Thousands of protesters gathered at the Wisconsin State Capitol to protest President Donald Trump. (Henry Redman | Wisconsin Examiner)

The second lesson in an authoritarian situation violated by the likes of Schumer and Evers is the necessity of empowering mass mobilization. There is an overwhelming consensus among democracy scholars that resistance to authoritarians requires the large-scale and sustained marshalling of the power of the public. An impressive body of political science research documents that large scale peaceful nonviolent resistance movements are the most effective vehicles for overturning authoritarian regimes.

This populist orientation is not entirely new. In the early 20th century Wisconsin’s progressive Gov. Fighting Bob La Follette and Progressive Era presidents mobilized the public to break the stranglehold of the Robber Barons of the Gilded Age, winning the power to enact major reform.

The lesson also applies to the liminal status of the U.S., somewhere between healthy democracy and autocracy, where traditional levers of power are losing their effectiveness, and large-scale popular resistance is an essential power to slow and ultimately reverse the authoritarian advance.

In this light, the problem with Evers’ approach to governing is that by making it entirely an inside game of bargaining with the Legislature, he freely gives away power, cutting out civil society groups that want to mobilize on behalf of his agenda and denying the public clear rallying points for exerting pressure on the process. This leadership style also erodes democracy by failing to deliver for average people, building an audience for authoritarian scapegoating of marginalized people and fake solutions.

If Evers had established a clear bottom line in the budget process on popular issues like public education and health care, and used both his veto power and the need for Democratic votes in the Senate to block a budget that did not include them, then he would have been in a position to work with grassroots groups and use his bully pulpit to rally public opinion against his opponents ahead of an election where control of the Legislature is in play, exerting tremendous pressure. Instead the public is left with no clear understanding of why they still can’t afford health care and child care, and why more schools are closing or cutting vital academic programs, as property taxes skyrocket to pay for less and less.

Despite these catastrophic failures in leadership, the future of multiracial democracy does not depend on Evers or other Democrats. It depends on  us. Political parties and social movements make leaders, not the other way around. Grassroots organizing groups and education unions made progress this budget cycle, but we need more people to join and commit, and greater investments in organizing, to win a more progressive Wisconsin.
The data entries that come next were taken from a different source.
--- config.mk ---
export PLATFORM = sky130hd
export DESIGN_NAME = address_record_table_unit
export DESIGN_NICKNAME = d
export VERILOG_FILES = /design/src/design/art_pkg.sv /design/src/design/address_record_table_unit.sv /design/src/design/art_dp.sv /design/src/design/art_ctrl.sv
export SDC_FILE = /design/constraint.sdc
export NUM_CORES = 1
export LEC_CHECK = 0
export ABC_AREA = 1
export BUFFER_PORTS_ARGS = -buffer_cell sky130_fd_sc_hd__buf_2
export CAP_MARGIN = 5
export CELL_PAD_IN_SITES_DETAIL_PLACEMENT = 1
export CELL_PAD_IN_SITES_GLOBAL_PLACEMENT = 1
export CORE_UTILIZATION = 51
export DETAILED_ROUTE_END_ITERATION = 8
export PLACE_DENSITY_LB_ADDON = 0.1
export SLEW_MARGIN = 5
export SYNTH_ARGS = -nofsm -noshare
export SYNTH_HDL_FRONTEND = slang
export SYNTH_SLANG_ARGS = --single-unit
--- constraint.sdc ---
create_clock -name i_clk -period 6.2 [get_ports i_clk]
set_clock_uncertainty 0.2 [all_clocks]
set_input_delay 0.62 -clock i_clk [delete_from_list [all_inputs] [get_ports i_clk]]
set_output_delay 0.62 -clock i_clk [all_outputs]
set_load 0.02 [all_outputs]
--- src/design/art_pkg.sv ---
// Package for the address record table: sizes, transaction types and the
// command/status bundles shared by the controller and the datapath.
// No dependencies.
`default_nettype none

package art_pkg;

    localparam int TABLE_DEPTH = 16;
    // index/count width: holds 0..TABLE_DEPTH
    localparam int CNT_W  = $clog2(TABLE_DEPTH + 1);
    // entry address width
    localparam int ADDR_W = (TABLE_DEPTH > 1) ? $clog2(TABLE_DEPTH) : 1;
    localparam int SLOT_W = 4;
    localparam int CLR_W  = 5;
    localparam int USED_W = 5;
    localparam int ENTRY_W = 64;

    localparam logic MODE_RECORD = 1'b0;
    localparam logic MODE_FLUSH  = 1'b1;

    typedef struct packed {
        logic        mode;
        logic [15:0] iface;
        logic [7:0]  tag;
        logic [31:0] ip_address;
        logic [7:0]  mask_len;
    } t_in_item;

    typedef struct packed {
        logic              stored;
        logic [SLOT_W-1:0] slot;
        logic [CLR_W-1:0]  cleared;
        logic [USED_W-1:0] used_count;
    } t_out_item;

    typedef struct packed {
        logic load;         // latch transaction, restart scan
        logic step;         // advance scan index
        logic rec_write;    // write record at scan index
        logic append;       // raise high-water count
        logic flush_clear;  // invalidate entry at scan index
        logic emit;         // capture result
    } t_cmd;

    typedef struct packed {
        logic mode;
        logic at_end;       // scan index reached high-water count
        logic empty;        // entry at scan index is all zero
        logic hit;          // entry matches flush filters
        logic full;         // high-water count equals depth
    } t_stat;

endpackage

`default_nettype wire

--- src/design/address_record_table_unit.sv ---
// Address record table, first-fit slot allocation with high-water count.
// A record scans from index 0 up to the first hole or the count, a flush scans
// up to the count; o_valid is registered once the scan ends. Results cannot be held off.
// busy drops with o_valid, so a new item is taken only after the last result;
// the scan reads one entry per cycle.
// Synchronous active-low reset clears the table and the count at once.
`default_nettype none

module address_record_table_unit import art_pkg::*; (
    input  wire logic      i_clk,
    input  wire logic      i_rst_n,
    input  wire logic      start,
    input  wire t_in_item  i_item,
    output logic           busy,
    output logic           o_valid,
    output t_out_item      o_result
);

    t_cmd  cmd;
    t_stat stat;

    art_ctrl u_ctrl (
        .i_clk   (i_clk),
        .i_rst_n (i_rst_n),
        .start   (start),
        .i_stat  (stat),
        .o_cmd   (cmd),
        .busy    (busy),
        .o_valid (o_valid)
    );

    art_dp u_dp (
        .i_clk    (i_clk),
        .i_rst_n  (i_rst_n),
        .i_item   (i_item),
        .i_cmd    (cmd),
        .o_stat   (stat),
        .o_result (o_result)
    );

`ifndef SYNTHESIS
    a_single_strobe: assert property (@(posedge i_clk) disable iff (!i_rst_n)
        o_valid |=> !o_valid)
        else $error("result strobe held for more than one cycle");

    a_accept_busy: assert property (@(posedge i_clk) disable iff (!i_rst_n)
        (start && !busy) |=> (busy && !o_valid))
        else $error("accepted transaction did not start a scan");

    a_no_mixed_result: assert property (@(posedge i_clk) disable iff (!i_rst_n)
        o_valid |-> !(o_result.stored && (o_result.cleared != '0)))
        else $error("result reports both a store and a flush count");

    a_write_only_in_scan: assert property (@(posedge i_clk) disable iff (!i_rst_n)
        (cmd.rec_write || cmd.flush_clear) |-> busy)
        else $error("table modified outside a scan");
`endif

endmodule

`default_nettype wire

--- src/design/art_dp.sv ---
// Datapath of the address record table: entry storage, valid bits,
// scan index, high-water count and result register. Uses art_pkg.
`default_nettype none

module art_dp import art_pkg::*; (
    input  wire logic      i_clk,
    input  wire logic      i_rst_n,
    input  wire t_in_item  i_item,
    input  wire t_cmd      i_cmd,
    output t_stat          o_stat,
    output t_out_item      o_result
);

    t_in_item                r_in;
    logic [CNT_W-1:0]        r_idx;
    logic [CNT_W-1:0]        r_hw;
    logic [CNT_W-1:0]        r_cleared;
    logic [TABLE_DEPTH-1:0]  r_valid;
    logic [ENTRY_W-1:0]      r_mem [TABLE_DEPTH];
    logic [ENTRY_W-1:0]      r_entry;
    t_out_item               r_res;

    logic [ADDR_W-1:0]  addr;
    logic [CNT_W-1:0]   n_idx;
    logic [ADDR_W-1:0]  n_addr;
    logic [ENTRY_W-1:0] new_word;
    logic [15:0]        e_iface;
    logic [7:0]         e_tag;
    logic [CNT_W-1:0]   n_hw;

    assign addr     = r_idx[ADDR_W-1:0];
    assign n_idx    = i_cmd.load ? '0 : (i_cmd.step ? r_idx + CNT_W'(1) : r_idx);
    assign n_addr   = n_idx[ADDR_W-1:0];
    assign e_iface  = r_entry[15:0];
    assign e_tag    = r_entry[23:16];
    assign new_word = {r_in.mask_len, r_in.ip_address, r_in.tag, r_in.iface};
    assign n_hw     = i_cmd.append ? r_hw + CNT_W'(1) : r_hw;

    assign o_stat.mode   = r_in.mode;
    assign o_stat.at_end = (r_idx == r_hw);
    assign o_stat.empty  = (r_entry == '0);
    assign o_stat.hit    = ((r_in.iface == 16'd0) || (e_iface == r_in.iface)) &&
                           ((r_in.tag == 8'd0) || (e_tag == r_in.tag));
    assign o_stat.full   = (r_hw == CNT_W'(TABLE_DEPTH));
    assign o_result      = r_res;

    // r_entry follows the scan index: the entry at the next index is fetched
    // at every edge. An entry never written since reset or flushed reads as
    // zero. A record write targets the entry fetched at the same edge, which gets the old value.
    always_ff @(posedge i_clk) begin
        if (i_cmd.rec_write) begin
            r_mem[addr] <= new_word;
        end
        r_entry <= r_valid[n_addr] ? r_mem[n_addr] : '0;
    end

    always_ff @(posedge i_clk) begin
        if (i_cmd.load) begin
            r_in <= i_item;
        end
        if (i_cmd.emit) begin
            r_res.stored     <= i_cmd.rec_write;
            r_res.slot       <= i_cmd.rec_write ? SLOT_W'(r_idx) : '0;
            r_res.cleared    <= (r_in.mode == MODE_FLUSH) ? CLR_W'(r_cleared) : '0;
            r_res.used_count <= USED_W'(n_hw);
        end
    end

    always_ff @(posedge i_clk) begin
        if (!i_rst_n) begin
            r_idx     <= '0;
            r_hw      <= '0;
            r_cleared <= '0;
            r_valid   <= '0;
        end else begin
            r_hw  <= n_hw;
            r_idx <= n_idx;
            if (i_cmd.load) begin
                r_cleared <= '0;
            end
            if (i_cmd.rec_write) begin
                r_valid[addr] <= 1'b1;
            end else if (i_cmd.flush_clear) begin
                r_valid[addr] <= 1'b0;
                if (r_entry != '0) begin
                    r_cleared <= r_cleared + CNT_W'(1);
                end
            end
        end
    end

endmodule

`default_nettype wire

--- src/design/art_ctrl.sv ---
// Controller of the address record table: scan sequencer that drives the
// datapath commands and the result strobe. Uses art_pkg.
`default_nettype none

module art_ctrl import art_pkg::*; (
    input  wire logic  i_clk,
    input  wire logic  i_rst_n,
    input  wire logic  start,
    input  wire t_stat i_stat,
    output t_cmd       o_cmd,
    output logic       busy,
    output logic       o_valid
);

    typedef enum logic {
        S_IDLE,
        S_SCAN
    } t_state;

    t_state r_state, n_state;
    logic   r_valid, n_valid;

    always_comb begin
        o_cmd   = '0;
        n_state = r_state;
        n_valid = 1'b0;
        case (r_state)
            S_IDLE: begin
                if (start) begin
                    o_cmd.load = 1'b1;
                    n_state    = S_SCAN;
                end
            end
            S_SCAN: begin
                if (i_stat.mode == MODE_RECORD) begin
                    if (i_stat.at_end) begin
                        // no hole below the count: append unless full
                        o_cmd.rec_write = !i_stat.full;
                        o_cmd.append    = !i_stat.full;
                        o_cmd.emit      = 1'b1;
                        n_valid         = 1'b1;
                        n_state         = S_IDLE;
                    end else if (i_stat.empty) begin
                        o_cmd.rec_write = 1'b1;
                        o_cmd.emit      = 1'b1;
                        n_valid         = 1'b1;
                        n_state         = S_IDLE;
                    end else begin
                        o_cmd.step = 1'b1;
                    end
                end else begin
                    if (i_stat.at_end) begin
                        o_cmd.emit = 1'b1;
                        n_valid    = 1'b1;
                        n_state    = S_IDLE;
                    end else begin
                        o_cmd.flush_clear = i_stat.hit;
                        o_cmd.step        = 1'b1;
                    end
                end
            end
            default: begin
                n_state = S_IDLE;
            end
        endcase
    end

    always_ff @(posedge i_clk) begin
        if (!i_rst_n) begin
            r_state <= S_IDLE;
            r_valid <= 1'b0;
        end else begin
            r_state <= n_state;
            r_valid <= n_valid;
        end
    end

    assign busy    = (r_state != S_IDLE);
    assign o_valid = r_valid;

endmodule

`default_nettype wire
The national resistance to Trump, as measured by the number of people coming to rallies, is gaining steam, but that does not mean we are winning. The history of mass resistance shows that large scale mobilizations lose momentum over time unless enough people actively participate in permanent community-rooted organizing groups that demand bold and transformational leadership. The beating heart of democracy is direct personal engagement in cause-driven voluntary groups. In the end, it’s up to all of us.